Ein weiteres Problem dürfte die Langlebigkeit solcher Käufe sein. Wer heute ein Auto aus den frühen 2010er Jahren sein Eigen nennt, dürfte schon mit einem simplen Kartenupdate an die Grenzen des jeweiligen Langzeitsupports seitens der Hersteller stoßen. Da deren Geschäftsmodell weiterhin darin besteht möglichst viele Fahrzeuge abzusetzen, kann es eigentlich nicht im Interesse der Industrie sein, alte Autos lange Zeit mit Softwareupdates zu versorgen. Was passiert danach mit nicht genutzten Features, was passiert damit beim Gebrauchtwagenkauf oder -verkauf?
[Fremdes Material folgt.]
===== config.mk =====
export PLATFORM = sky130hd
export DESIGN_NAME = friction_torque_compensation
export DESIGN_NICKNAME = d
export VERILOG_FILES = /design/src/friction_torque_compensation_pkg.sv /design/src/friction_torque_compensation.sv /design/src/loop_gain_scaler.sv
export VERILOG_INCLUDE_DIRS = /design/src
export SDC_FILE = /design/constraint.sdc
export NUM_CORES = 1
export LEC_CHECK = 0
export ABC_AREA = 0
export BUFFER_PORTS_ARGS = -buffer_cell sky130_fd_sc_hd__buf_2
export CAP_MARGIN = 25
export CORE_MARGIN = 2
export CORE_UTILIZATION = 40
export CTS_BUF_LIST = sky130_fd_sc_hd__clkbuf_2
export DETAILED_ROUTE_END_ITERATION = 6
export MAX_ROUTING_LAYER = met4
export PLACE_DENSITY_LB_ADDON = 0.25
export SLEW_MARGIN = 10
export SYNTH_ARGS = -nofsm -noshare
export SYNTH_HDL_FRONTEND = slang
export SYNTH_SLANG_ARGS = --single-unit

===== constraint.sdc =====
create_clock -name i_clk_sys -period 37.3 [get_ports i_clk_sys]
set_input_delay 0 -clock i_clk_sys [delete_from_list [all_inputs] [get_ports i_clk_sys]]
set_output_delay 0 -clock i_clk_sys [all_outputs]
set_load 0.02 [all_outputs]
Am Ende freut sich der Tuner
Die Frage nach dem Datenschutz möchte ich an dieser Stelle gar nicht anschneiden, wohl aber den Hinweis liefern, dass bisher noch jedes System auf kurz oder lang geknackt wurde. So könnten “Functions on Demand” auch so manchem Tuninganbieter ein neues Zubrot bescheren. Bei der lokalen Vertragswerkstatt sollte man sich im Anschluss daran aber wohl nicht mehr blicken lassen.